On the day one month after the terrorists' attack in New York, I left Dallas and headed for the northwest on the US 287. I was worried about the bad weather, however, the sky is clear. I am really welcomed by the good weather during this trip. After taking a short break for a cigarette on the way, I pulled out of the turnout and heard the windshield rattling. I pulled off the bike again and checked the windshield. One of the four supporting rods of the windshield was torn away at the fixing bolt. That was not a serious problem, however, it was the first trouble for my BMW. I wanted to get the rod welded during the same day because it was Saturday. In addition the sky in my direction would seemingly bring shower. I checked in a motel before four. I asked about the nearest place for welding at the reception. A workshop was found within the distance of 4 -5 kilometers. They would close the workshop on the following day and were open till six on that day. While I was taking the luggage on the bike into the room, a heavy rain poured down. I felt uneasy about losing time. Fortunately, the rain was over in 30 minutes. I would still be in time. When I showed the torn rod, the welder told me, "If the material is aluminum, the rod cannot be welded.", and walked away for a magnet. The most parts of the BMW are made by nonferrous metals. Even a small bolt is stainless steel. I had a vague presentiment of bad luck. Maybe I would have to travel 1000 km once again, looking for a BMW dealer. Luckily the magnet attracted the rod. Steel is also used for the BMW. I felt happy then, but at the same time a little disappointed. The fee for welding was $10 by the way.

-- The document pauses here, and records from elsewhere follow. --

File: src/rtl/svpwm_pkg.sv
// rtl/svpwm_pkg.sv - shared fp32 field constants, FSM and class typedefs for the SVPWM compare converter
package svpwm_pkg;

  localparam int FP32_EXP_W  = 8;
  localparam int FP32_FRAC_W = 23;
  localparam int FP32_BIAS   = 127;

  typedef enum logic [1:0] {
    ST_IDLE,
    ST_FEED,
    ST_DRAIN,
    ST_DONE
  } cmp_state_e;

  // Outcome of stage-1 classification; only CLS_NUM needs the shifter.
  typedef enum logic [1:0] {
    CLS_ZERO,
    CLS_ZERO_CLAMP,
    CLS_MAX,
    CLS_NUM
  } fp_class_e;

  typedef struct packed {
    logic                   sign;
    logic [FP32_EXP_W-1:0]  exp;
    logic [FP32_FRAC_W-1:0] frac;
  } fp32_t;

  function automatic fp32_t fp32_unpack(input logic [31:0] raw);
    fp32_t f;
    f.sign = raw[31];
    f.exp  = raw[30:23];
    f.frac = raw[22:0];
    return f;
  endfunction

endpackage

File: src/rtl/fp32_to_uint_pipe.sv
// rtl/fp32_to_uint_pipe.sv - 2-stage fp32 to unsigned OUT_W converter, round half away from zero, saturating
module fp32_to_uint_pipe
  import svpwm_pkg::*;
#(
  parameter int OUT_W = 16,
  parameter int IDX_W = 2
) (
  input  logic             clk_i,
  input  logic             rst_i,
  input  logic             in_valid_i,
  input  logic [IDX_W-1:0] in_idx_i,
  input  logic [31:0]      in_data_i,
  output logic             out_valid_o,
  output logic [IDX_W-1:0] out_idx_o,
  output logic [OUT_W-1:0] out_result_o,
  output logic             out_clamp_o
);

  localparam int MANT_W = FP32_FRAC_W + 1;
  // Biased exponent at which the 24-bit mantissa is already an integer.
  localparam logic [7:0] SH_BASE  = 8'(FP32_BIAS + FP32_FRAC_W);
  // Below this exponent the value is < 0.5 and rounds to 0.
  localparam logic [7:0] HALF_EXP = 8'(FP32_BIAS - 1);
  // At or above this exponent the value is >= 2^OUT_W.
  localparam logic [8:0] BIG_EXP  = 9'(FP32_BIAS + OUT_W);

  fp32_t             in_f;
  fp_class_e         cls_d, s1_cls_q;
  logic [4:0]        sh_d, s1_sh_q;
  logic [MANT_W-1:0] mant_d, s1_mant_q;
  logic              s1_valid_q;
  logic [IDX_W-1:0]  s1_idx_q;

  logic [MANT_W:0]   ext;
  logic [MANT_W:0]   rounded;
  logic [OUT_W-1:0]  res_d;
  logic              clamp_d;

  assign in_f = fp32_unpack(in_data_i);

  // Stage 1: classify specials and compute the right-shift for the normal path
  always_comb begin
    cls_d  = CLS_NUM;
    sh_d   = '0;
    mant_d = {1'b1, in_f.frac};
    if (in_f.exp == '0) begin
      cls_d = CLS_ZERO;
    end else if (in_f.exp == '1 && in_f.frac != '0) begin
      cls_d = CLS_ZERO_CLAMP;
    end else if (in_f.sign) begin
      cls_d = CLS_ZERO_CLAMP;
    end else if (in_f.exp == '1) begin
      cls_d = CLS_MAX;
    end else if (in_f.exp < HALF_EXP) begin
      cls_d = CLS_ZERO;
    end else if ({1'b0, in_f.exp} >= BIG_EXP) begin
      cls_d = CLS_MAX;
    end else begin
      sh_d = 5'(SH_BASE - in_f.exp);
    end
  end

  // Stage 1 register; channel index travels with the valid bit
  always_ff @(posedge clk_i) begin
    if (rst_i) begin
      s1_valid_q <= 1'b0;
      s1_idx_q   <= '0;
      s1_cls_q   <= CLS_ZERO;
      s1_sh_q    <= '0;
      s1_mant_q  <= '0;
    end else begin
      s1_valid_q <= in_valid_i;
      s1_idx_q   <= in_idx_i;
      s1_cls_q   <= cls_d;
      s1_sh_q    <= sh_d;
      s1_mant_q  <= mant_d;
    end
  end

  // Stage 2: shift keeping one guard bit, add it back as the round bit, then saturate
  always_comb begin
    ext     = {s1_mant_q, 1'b0} >> s1_sh_q;
    rounded = {1'b0, ext[MANT_W:1]} + (MANT_W + 1)'(ext[0]);
    res_d   = '0;
    clamp_d = 1'b0;
    unique case (s1_cls_q)
      CLS_ZERO:       res_d = '0;
      CLS_ZERO_CLAMP: clamp_d = 1'b1;
      CLS_MAX: begin
        res_d   = '1;
        clamp_d = 1'b1;
      end
      CLS_NUM: begin
        if ((rounded >> OUT_W) != '0) begin
          res_d   = '1;
          clamp_d = 1'b1;
        end else begin
          res_d = rounded[OUT_W-1:0];
        end
      end
      default: res_d = '0;
    endcase
  end

  // Stage 2 register drives the converter outputs
  always_ff @(posedge clk_i) begin
    if (rst_i) begin
      out_valid_o  <= 1'b0;
      out_idx_o    <= '0;
      out_result_o <= '0;
      out_clamp_o  <= 1'b0;
    end else begin
      out_valid_o  <= s1_valid_q;
      out_idx_o    <= s1_idx_q;
      out_result_o <= res_d;
      out_clamp_o  <= clamp_d;
    end
  end

endmodule

File: src/rtl/svpwm_cmp_convert.sv
// rtl/svpwm_cmp_convert.sv - time-multiplexed fp32 to uint compare converter; CMP_SAT_STATUS_EN adds the sat port
module svpwm_cmp_convert
  import svpwm_pkg::*;
#(
  parameter int N_CH  = 3,
  parameter int OUT_W = 16
) (
  input  logic                  sys_clk,
  input  logic                  rst,
  input  logic                  en,
  input  logic [32*N_CH-1:0]    cp_f,
  output logic [OUT_W*N_CH-1:0] cp,
  output logic                  ack,
  output logic                  busy
`ifdef CMP_SAT_STATUS_EN
  ,
  output logic [N_CH-1:0]       sat
`endif
);

  localparam int IDX_W = (N_CH > 1) ? $clog2(N_CH) : 1;
  localparam logic [IDX_W-1:0] LAST_IDX = IDX_W'(N_CH - 1);

  cmp_state_e              state_q, state_d;
  logic [IDX_W-1:0]        idx_q, idx_d;
  logic [32*N_CH-1:0]      cap_q;
  logic                    cap_load;
  logic [OUT_W*N_CH-1:0]   shadow_q, shadow_d;
  logic [OUT_W*N_CH-1:0]   cp_q;
  logic                    cp_load;

  logic                    pipe_in_valid;
  logic [31:0]             pipe_in_data;
  logic                    out_valid;
  logic [IDX_W-1:0]        out_idx;
  logic [OUT_W-1:0]        out_result;
  logic                    out_clamp;
  logic                    last_done;

  assign last_done = out_valid && (out_idx == LAST_IDX);
  // cp reloads on the edge into DONE so it is visible together with ack.
  assign cp_load   = (state_q == ST_DRAIN) && last_done;

  // Next-state logic: capture, feed one channel per cycle, drain, publish
  always_comb begin
    state_d  = state_q;
    idx_d    = idx_q;
    cap_load = 1'b0;
    unique case (state_q)
      ST_IDLE: begin
        if (en) begin
          state_d  = ST_FEED;
          idx_d    = '0;
          cap_load = 1'b1;
        end
      end
      ST_FEED: begin
        if (idx_q == LAST_IDX) begin
          state_d = ST_DRAIN;
        end else begin
          idx_d = idx_q + IDX_W'(1);
        end
      end
      ST_DRAIN: begin
        if (last_done) begin
          state_d = ST_DONE;
        end
      end
      ST_DONE: state_d = ST_IDLE;
      default: state_d = ST_IDLE;
    endcase
  end

  // State register, channel counter and input capture register
  always_ff @(posedge sys_clk) begin
    if (rst) begin
      state_q <= ST_IDLE;
      idx_q   <= '0;
      cap_q   <= '0;
    end else begin
      state_q <= state_d;
      idx_q   <= idx_d;
      if (cap_load) begin
        cap_q <= cp_f;
      end
    end
  end

  // Select the captured word of the channel being issued
  always_comb begin
    pipe_in_data = '0;
    for (int i = 0; i < N_CH; i++) begin
      if (idx_q == IDX_W'(i)) begin
        pipe_in_data = cap_q[32*i +: 32];
      end
    end
  end

  assign pipe_in_valid = (state_q == ST_FEED);

  fp32_to_uint_pipe #(
    .OUT_W (OUT_W),
    .IDX_W (IDX_W)
  ) u_conv (
    .clk_i        (sys_clk),
    .rst_i        (rst),
    .in_valid_i   (pipe_in_valid),
    .in_idx_i     (idx_q),
    .in_data_i    (pipe_in_data),
    .out_valid_o  (out_valid),
    .out_idx_o    (out_idx),
    .out_result_o (out_result),
    .out_clamp_o  (out_clamp)
  );

  // Merge the converter result into its channel slot of the shadow
  always_comb begin
    shadow_d = shadow_q;
    for (int i = 0; i < N_CH; i++) begin
      if (out_valid && out_idx == IDX_W'(i)) begin
        shadow_d[OUT_W*i +: OUT_W] = out_result;
      end
    end
  end

  // Shadow and output compare registers; all channels reload together
  always_ff @(posedge sys_clk) begin
    if (rst) begin
      shadow_q <= '0;
      cp_q     <= '0;
    end else begin
      shadow_q <= shadow_d;
      if (cp_load) begin
        cp_q <= shadow_d;
      end
    end
  end

`ifdef CMP_SAT_STATUS_EN
  logic [N_CH-1:0] clamp_sh_q, clamp_sh_d, sat_q;

  // Merge the converter clamp flag into its channel slot
  always_comb begin
    clamp_sh_d = clamp_sh_q;
    for (int i = 0; i < N_CH; i++) begin
      if (out_valid && out_idx == IDX_W'(i)) begin
        clamp_sh_d[i] = out_clamp;
      end
    end
  end

  // Clamp shadow and sat register, reloaded alongside cp
  always_ff @(posedge sys_clk) begin
    if (rst) begin
      clamp_sh_q <= '0;
      sat_q      <= '0;
    end else begin
      clamp_sh_q <= clamp_sh_d;
      if (cp_load) begin
        sat_q <= clamp_sh_d;
      end
    end
  end

  assign sat = sat_q;
`else
  logic unused_clamp;
  assign unused_clamp = out_clamp;
`endif

  assign cp   = cp_q;
  assign ack  = (state_q == ST_DONE);
  assign busy = (state_q != ST_IDLE);

endmodule
File: config.mk
export PLATFORM = sky130hd
export DESIGN_NAME = svpwm_cmp_convert
export DESIGN_NICKNAME = d
export VERILOG_FILES = /design/src/rtl/svpwm_pkg.sv /design/src/rtl/fp32_to_uint_pipe.sv /design/src/rtl/svpwm_cmp_convert.sv
export SDC_FILE = /design/constraint.sdc
export NUM_CORES = 1
export LEC_CHECK = 0
export ABC_AREA = 1
export CAP_MARGIN = 40
export CORE_AREA = 2 2 154 156
export DETAILED_ROUTE_END_ITERATION = 8
export DIE_AREA = 0 0 156 158
export PLACE_DENSITY = 0.78
export SETUP_SLACK_MARGIN = 0.1
export SKIP_LAST_GASP = 1
export SYNTH_ARGS = -nofsm -noshare
export SYNTH_HDL_FRONTEND = slang
export SYNTH_HIERARCHICAL = 1
export SYNTH_SLANG_ARGS = --single-unit
File: constraint.sdc
create_clock -name sys_clk -period 3 [get_ports sys_clk]
set_clock_uncertainty 0.1 [all_clocks]
set_input_delay 0.6 -clock sys_clk [delete_from_list [all_inputs] [get_ports sys_clk]]
set_output_delay 0.6 -clock sys_clk [all_outputs]
set_load 0.1 [all_outputs]
==> metrics.sh <==
RSZ_0062_RAISED_AFTER_GLOBAL_ROUTING='yes'
FINALSETUPVIOLATIONS=12
POSTROUTEANTENNANETS=0
DETAIL_ROUTE.FIRST_PASS.ITERATIONS=5
AVGVIACOUNTPERCELL=5.27
POWER_PER_CELL_AREA_nW_PER_UM2=929
PORT-BUFFER-COUNT=148
DIE_AREA_UM2=24600
DR_TOTAL_VIAS=11100
INSERTEDDIODECOUNT=0
CRITPATHLAUNCHTYPE='register'
MAX-CLOCK-PATH-BUFFERS=3
POSTSYNTHCELLCOUNT=1670
GRT_FIRST_PASS_WIRELENGTH_MM=49.1
MAX_CAPACITANCE_VIOLATION_COUNT=0
ROUTE.FINAL.WIRE_LENGTH_MM=30.3
GRTUSAGETOTAL_PCT=24.1
ANTENNA_FOUND_INITIAL=0
FIN_TNS_SETUP_NS=-0.258
FIRST_GLOBAL_VIAS=10400
POST_DRT_WL_PER_CELL_UM=14.4
WORSTSETUPENDPOINTTYPE='register'
GP_ROUTABILITY_CONGESTION=0.999
MAPPEDNETLISTAREA_UM2=11300
ROWS=56
CTS_HOLD_BUF=0
MIN_PATH_TYPE='register to register'
DIEHEIGHT_UM=158
GR-TOTAL-OVERFLOW=0
EFFECTIVE_UTILIZATION_AT_FLOORPLAN_PCT=48.9
ROOT_BUFFER='clkbuf_16'
PLACE_WORST_SETUP_SLACK_NS=-0.0784
ARRIVAL_NS=3.36
SHARE_OF_CELLS_ABOVE_DRIVE_STRENGTH_1_PCT=13.8
GRT_MAX_DEGREE=165
WORSTSETUPPATHTYPE='register to register'
INITIAL_DRC_COUNT=637
YOSYS_WARNINGS=6
POST-ROUTE-DRC-COUNT=0
GROWTH_OF_DESIGN_AREA_FROM_SYNTHESIS_TO_FINISH_PCT=25.9
PEAKVDDDROP_V=0.000486
SYNTH_FP_NETS=1782
FINALCRITPERIODSHARE_PCT=101
CLOCK_SINKS=233
DIE_WIDTH_UM=156
RUN_STATUS='complete, but fails checks'
CTS.CLK_SLEW.WORST_PATHS_NS=0.07
POST-ROUTE-UTIL_PCT=61.5
FAILED_CHECKS='setup timing'
CRITICAL_PATH_REQUIRED_NS=3.33
CTS_TREE='done'
LEAKAGE_nW=6.27
TIMING.CRITICAL_PATH.FANOUT_MAX=7
POST_SYNTH.CELL_AREA_AVG_UM2=6.75
PIN_COUNT=149
PLACE_HPWL_MM=21.6
HTREE_LEVELS=1
TIMING_MAX_TRANSITION_VIOLATIONS_FINAL=0
FINAL_CRITICAL_PERIOD_NS=3.04
SLEW_AT_THE_PIN_WITH_THE_WORST_MAX_SLEW_SLACK_NS=0.618
SLEW_HEADROOM_PCT=58.3
TIMING.FMAX_MHz=329
SETUP_WS_NS=-0.0381
CLK_LATENCY_NS=0.53
RRSETUPSLACK_NS=-0.04
TIMING_HOLD_VIOLATIONS_FINAL=0
DESIGN.FINAL.NETS=1907
CTS_BUFFER_COUNT=24
CORE_FOOTPRINT_UM2=23100
==> flip-flops by register name, indices dropped and copies added (netlist names) <==
signal / cells
cap_q: 96
cp: 48
shadow_q: 32
u_conv/s1_mant_q: 24
u_conv/out_result_o: 16
u_conv/s1_sh_q: 5
idx_q: 2
state_q: 2
u_conv/out_idx_o: 2
u_conv/s1_cls_q: 2
u_conv/s1_idx_q: 2
u_conv/out_valid_o: 1
u_conv/s1_valid_q: 1
==> through the flow <==
step / instances / total power, W / cell area (um^2) / hold WS, ns
after global routing: 2103 / 0.0141 / 14200 / 0.316
after CTS: 2094 / 0.0128 / 13800 / 0.306
after floorplan: 1670 / 0.00797 / 11300 / 0.288
after detailed placement: 2049 / 0.00957 / 12900 / 0.297
final: 2103 / 0.0132 / 14200 / 0.305
after global placement: 2049 / 0.00949 / 12900 / 0.290
==> repair_timing <==
item / 4_1_cts / 5_1_grt
buffers inserted: 1 / 6
endpoints found under the setup margin: 16 / 23
pin swaps: 1 / 30
gates cloned: 0 / 3
resized for setup: 4 / 75
==> worst max-delay path, cell delays in order (launching register included) <==
cell,delay [ns]
dfxtp_4,0.47
buf_12,0.16
buf_4,0.12
nand2_1,0.07
a311oi_2,0.22
a311oi_2,0.08
o22ai_2,0.13
ha_2,0.22
ha_4,0.16
nand2_4,0.05
nor2_4,0.15
buf_6,0.11
nand4_1,0.08
a21oi_1,0.15
nand2_1,0.10
nor2_4,0.17
clkbuf_16,0.18
nand4_1,0.08
nand2_1,0.08
inv_1,0.04
==> cell type report <==
type                    instances  area (um^2)
well taps                     290          363
repair inverters                1         8.76
repair buffers                205         1960
clock inverters                12          184
clock buffers                  32          661
fillers                      2137         8870
multi-input cells            1199         5830
inverters                     131          512
flip-flops and latches        233         4670
==> layout by cell type, fill, tap and decap left out, types with 3 or more instances in the layout <==
| cell | count |
|---|---|
| bufinv_16 | 4 |
| clkinv_2 | 4 |
| ha_2 | 3 |
| nor3_1 | 3 |
| a21oi_1 | 112 |
| buf_4 | 93 |
| dfxtp_1 | 230 |
| nor4_1 | 3 |
| o21ai_0 | 142 |
| o21ai_1 | 8 |
| nand2_1 | 252 |
| nor2_4 | 7 |
| clkbuf_1 | 5 |
| and2_1 | 16 |
| nand2_4 | 3 |
| inv_1 | 121 |
| nor2_2 | 7 |
| clkdlybuf4s50_1 | 98 |
| nand3_1 | 150 |
| clkbuf_8 | 3 |
| nand2_2 | 28 |
| nor2_1 | 364 |
| nand3_2 | 26 |
| ha_1 | 9 |
| inv_2 | 5 |
| xor2_1 | 13 |
| clkbuf_16 | 26 |
| a21oi_2 | 3 |
| buf_12 | 10 |
| nand4_1 | 30 |
| clkinvlp_4 | 3 |
==> where the power goes <==
part	switching (W)	leakage, nW	internal (W)
Sequential	0.000344	1.91	0.00364
Combinational	0.00387	3.96	0.00219
Clock	0.00122	0.407	0.00190
Total	0.00544	6.27	0.00774
==> metal layers <==
layer,GRT usage [%],vias to the layer above,share of wire (%)
met5,0,-,0
met2,43.0,347,49
met1,29.5,5037,42
met3,3.04,86,4.9
li1,-,5622,-
met4,10.3,0,4.3
==> worst paths after layout <==
path / startpoint / endpoint / cells past startpoint
min reg2reg: u_conv/s1_idx_q[1] / u_conv/out_idx_o[1] / 2
max reg2reg: u_conv/s1_sh_q[0] / u_conv/out_result_o[5] / 19
max: u_conv/s1_sh_q[0] / u_conv/out_result_o[5] / 19
min: u_conv/s1_idx_q[1] / u_conv/out_idx_o[1] / 2
(Power assumes the default switching activity.)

The US 287 hits the Interstate 40 in Amarillo.
Quiet town along Route 66
Cafe along Route 66
Amarillo is the town that is sung in the song of "Route 66" by Nut King Cole, "... Get your kicks on Route 66. ... Amarillo, Gallup, New Mexico...". However, Route 66 cannot be found on the map. The road was shown in detail in the book I imported from the US, however I left it in Dallas, because the book was thick and heavy, and because I had seldom used it. By chance a road with the name of Route 66 is on a location map in the hotel directory of Amarillo. I head for the road. It runs parallel to the Interstate 40, which meets my memory. The traffic sign, however, has a different name. But this must be it. I keep going for about several kilometers. The road hits the US 40, not the Interstate 40, at a intersection. Ignoring the US 40, I go straight farther The road ends. So I go back to the US 40 and keep riding further. There is a traffic sign with "Old Route 66" under another sign with "US 40". This is after all Route 66. The traffic on Route 66 is close to zero, although the parallel Interstate 40 has a heavy traffic. I feel the happiest feeling. But..., the sole road comes to a dead end after the trip of around 100 km. I disappointedly take the Interstate 40 and ride to the west. I soon come to see a sign with "Tourist Information" and park the bike to get a map of Route 66. Looking at the map, I find that Route 66 goes along the Interstate 40, crossing the Interstate several times as it sews the highway and that the historic road ends in places. Yes, I should take the Interstate at the places where Route 66 disappears. But, in fact, those merging points are not certain and the road often comes to a dead end unexpectedly. I saw the sign "Dead End" only once. I once rode into a farm house. I finally came to understand the fact that no one wants to travel on Route 66 even though it has the easiest traffic.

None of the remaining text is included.